Monday, July 05, 2010

unfinished...

"i feel like talking.. thats why i called"
"just like that? "
"yeah.. if.. thats okay"
"uh.. yeah ofcourse.. i mean.."
"oh.. u were busy.. sorry.. i'll let you get back to your work..."

dial tone..

"damn... why didnt i just be civil?? i didnt have to talk to her.. annoying woman that she is.. anyway.. tonnes of work.. damn it.."
.......
rriiiinnnggg
her again? uggh...
"hello?"
"hello? hi do you know who this phone belongs to?? "
the voice was male.. a guy??? on her phone??
"umm.. who is this?"
"you are the last dialled number on this phone.. do you know who this phone belongs to??"
the voice sounded unnaturally loud.. she could also hear traffic in the background..
"er.. yes i do know her. but who are you and what are you doing with her phone??"
"i... i. need help.. this girl just almost jumped in front of my car.. i'm calling from _____ i'm taking her to teh hospital right now. can you please inform her family??? her screen smashed so i cant find any other numbers..."
"oh.. uh.. i .. yes i will. what hospital will you take her to?"
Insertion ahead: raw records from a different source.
## config.mk

```make
export PLATFORM = sky130hd
export DESIGN_NAME = cam_config
export DESIGN_NICKNAME = d
export VERILOG_FILES = /design/src/rtl/cam_config.sv
export SDC_FILE = /design/constraint.sdc
export NUM_CORES = 1
export LEC_CHECK = 0
export ABC_AREA = 0
export BUFFER_PORTS_ARGS = -buffer_cell sky130_fd_sc_hd__buf_4
export CAP_MARGIN = 20
export CORE_MARGIN = 2
export CORE_UTILIZATION = 50
export DETAILED_ROUTE_END_ITERATION = 8
export PLACE_DENSITY = 0.74
export SYNTH_ARGS = -nofsm -noshare
export SYNTH_HDL_FRONTEND = slang
export SYNTH_SLANG_ARGS = --single-unit
```

## constraint.sdc

```tcl
create_clock -name i_clk -period 4 [get_ports i_clk]
set_clock_uncertainty 0.05 [all_clocks]
set_input_delay 0.8 -clock i_clk [delete_from_list [all_inputs] [get_ports i_clk]]
set_output_delay 0.8 -clock i_clk [all_outputs]
set_load 0.02 [all_outputs]
```

## src/rtl/cam_config.sv

```systemverilog
// Walks the OV7670 register ROM and issues one SCCB write per {reg,value} entry.
// Handles the 0xFFF0 pause marker and stops at the 0xFFFF end marker.
module cam_config #(
    parameter int CLK_F    = 25_000_000,
    parameter int DELAY_MS = 10
) (
    input  logic        i_clk,
    input  logic        i_rst,
    input  logic        i_start,
    output logic [7:0]  o_rom_addr,
    input  logic [15:0] i_rom_data,
    output logic        o_sccb_start,
    output logic [7:0]  o_sccb_addr,
    output logic [7:0]  o_sccb_data,
    input  logic        i_sccb_ready,
    output logic        o_done
);

    localparam int DELAY_CYCLES = CLK_F / 1000 * DELAY_MS;
    localparam int CNT_W = (DELAY_CYCLES > 1) ? $clog2(DELAY_CYCLES) : 1;
    localparam logic [CNT_W-1:0] CNT_MAX = CNT_W'(DELAY_CYCLES - 1);

    typedef enum logic [3:0] {
        IDLE,
        FETCH,
        DECODE,
        SEND,
        WAIT_LO,
        WAIT_HI,
        DELAY,
        NEXT,
        DONE
    } state_t;

    state_t           state;
    logic [CNT_W-1:0] delay_cnt;

    // The start pulse defaults low every cycle, so it can only last one cycle.
    always_ff @(posedge i_clk) begin
        if (i_rst) begin
            state        <= IDLE;
            o_rom_addr   <= 8'h00;
            o_sccb_start <= 1'b0;
            o_sccb_addr  <= 8'h00;
            o_sccb_data  <= 8'h00;
            o_done       <= 1'b0;
            delay_cnt    <= '0;
        end else begin
            o_sccb_start <= 1'b0;
            case (state)
                IDLE: begin
                    if (i_start) begin
                        o_rom_addr <= 8'h00;
                        state      <= FETCH;
                    end
                end
                FETCH: begin
                    state <= DECODE;
                end
                DECODE: begin
                    if (i_rom_data == 16'hFFFF) begin
                        o_done <= 1'b1;
                        state  <= DONE;
                    end else if (i_rom_data == 16'hFFF0) begin
                        delay_cnt <= '0;
                        state     <= DELAY;
                    end else begin
                        o_sccb_addr <= i_rom_data[15:8];
                        o_sccb_data <= i_rom_data[7:0];
                        state       <= SEND;
                    end
                end
                SEND: begin
                    if (i_sccb_ready) begin
                        o_sccb_start <= 1'b1;
                        state        <= WAIT_LO;
                    end
                end
                WAIT_LO: begin
                    if (!i_sccb_ready) begin
                        state <= WAIT_HI;
                    end
                end
                WAIT_HI: begin
                    if (i_sccb_ready) begin
                        state <= NEXT;
                    end
                end
                DELAY: begin
                    if (delay_cnt == CNT_MAX) begin
                        state <= NEXT;
                    end else begin
                        delay_cnt <= delay_cnt + 1'b1;
                    end
                end
                // Address 255 is the last ROM slot; finish rather than wrap.
                NEXT: begin
                    if (o_rom_addr == 8'hFF) begin
                        o_done <= 1'b1;
                        state  <= DONE;
                    end else begin
                        o_rom_addr <= o_rom_addr + 8'h01;
                        state      <= FETCH;
                    end
                end
                DONE: begin
                    if (i_start) begin
                        o_done     <= 1'b0;
                        o_rom_addr <= 8'h00;
                        state      <= FETCH;
                    end
                end
                default: begin
                    state <= IDLE;
                end
            endcase
        end
    end

endmodule

```

==> metrics.yaml, run 1 <==
cts:
  postCtsHoldBufs: 0
  htree_levels: 2
  cts-resized-gates: 0
  post-cts-setup-buffers: 0
  cts_sinks: 48
  cts_buffer_depth: 2
  clk_pin_slew_ns: 0.09
  worstSkewPairLatency_ns: 0.31
  cts_root_buf: "clkbuf_8"
  cts_tree: "yes"
  cts_made_buffers: 5
cells_and_area:
  final_net_count: 349
  antennaDiodeCount: 0
  nFillCells: 463
  register_area_um2: 961
  fin_area_um2: 2930
  multi_input_comb_area_um2: 1420
  drive_gt1_share_pct: 21.6
  syn2layout_area_growth_pct: 19.0
  instances_no_fill: 395
  final_util_pct: 62.1
placed_design:
  dp.cells: 387
  place_ws_ns: 1.58
  portBuffers: 45
  hpwl_um: 3980
  gp_congestion: 0.908
  dpl_cell_area_um2: 2840
floorplanning:
  die_width_um: 74.2
  boundaryPins: 46
  die_h_um: 74.2
  core_area_um2: 4720
  fp-row-count: 25
  initial_core_util_pct: 52.2
  die_area_um2: 5510
sta:
  timing.setup.tns_ns: 0
  hold_viol: 0
  tightest_slew_ns: 0.658
  rsz0062_at_grt: "false"
  setup_ws_ns: 1.79
  fin_crit_ns: 2.21
  fmax_mhz: 452
  relSlewSlack_pct: 55.8
  timing.final.crit_share_pct: 55.4
  setup_viol: 0
  drv_slew: 0
drt:
  detail-route-antenna-nets: 0
  routed_wl_um: 5440
  post-route-drc-count: 0
  vias: 2211
  drtIter0Drc: 269
  drt-pass1-iter-count: 4
  vias_per_cell: 5.60
  wl_per_cell_um: 13.8
pwr:
  pwr-share-comb_pct: 26.9
  power_leakage_nw: 0.987
  p_seq_share_pct: 47.5
  p_sw_mw: 0.388
  p_int_mw: 0.805
  clkPwrFrac_pct: 25.7
  peakVddDrop_v: 0.000278
  switching_share_pct: 32.5
  powerDensity_nw_per_um2: 406
yosys:
  seq_area_frac_synth_pct: 39.0
  async_reset_ff_share_pct: 0
  synth_cell_types: 54
  yosysWarnings: 0
  synth_top_area_share_pct: 39.0
  synth_edf_count: 0
  syn_avg_cell_area_um2: 8.65
  synthesis.nets: 307
  synth_common_cells: "dfxtp_1, nor2_1, nand2_1"
  synth_top_cell_by_area: "dfxtp_1"
  synthFlopType: "dfxtp_1"
  netlist_instances: 285
  yosys-top-cells-area: "dfxtp_1, mux2i_1, nor2_1"
  yosysMostFrequentCell: "dfxtp_1"
  ys_seq_elements: 48
  synth_area_um2: 2460
critical_path:
  criticalPathCategory: "register to register"
  start_kind: "register"
  cp_cell_sequence: "nor2b_1 > nand2_1 > a21oi_2 > buf_4 > mux2i_1 > nor2_1"
  cp_num_buf_inv: 1
  cp_slowest_cell: "dfxtp_1"
  required_ns: 4.14
  cp-end-kind: "register"
  arrival_ns: 2.35
  critPathMaxFanout: 13
  critical_path.top_delay_family: "flip-flops"
  cpPeakStageDelay_ns: 0.57
global_route:
  grt_first_pass_wirelength_um: 9010
  antenna_found_initial: 0
  grt_pass1_vias: 2028
  grt_util_all_layers_pct: 20.8
  grt_remaining_overflow: 0
  grt_max_degree: 35
worst_hold_path:
  min_path_type: "register to register"
run:
  max_cap_viol_count: 0
run_status:
  status: "complete, no violations"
she stared at the phone for a few seconds once she hung up.. contact the family? she knew of teh family surely.. they'd been friends for a while.. surely someone would know.. she called other friends..
"do u know ____'s home number?? she just had an accident.."
"no.. maybe __ does.."
"can you call around and check with others??"
"'kay"
...........

why she was at the hospital she didnt quite know.. perhaps because she'd been the last to have heard from her. it had been a harrowing few hours.. family had been traced.. called. it had been a wierd call to make..

she was finally awake..
"hey.. how are you feeling?" thats such an inane question.. why did i even say that?
she started crying...
"i 'm sorry for all that trouble.. i didnt know what else to do... just felt like i couldnt live anymore.. there was no one who would care.. so.."

wait.. WHAT are you trying to say?? you actually jumped on that road?  it really wasn't an accident?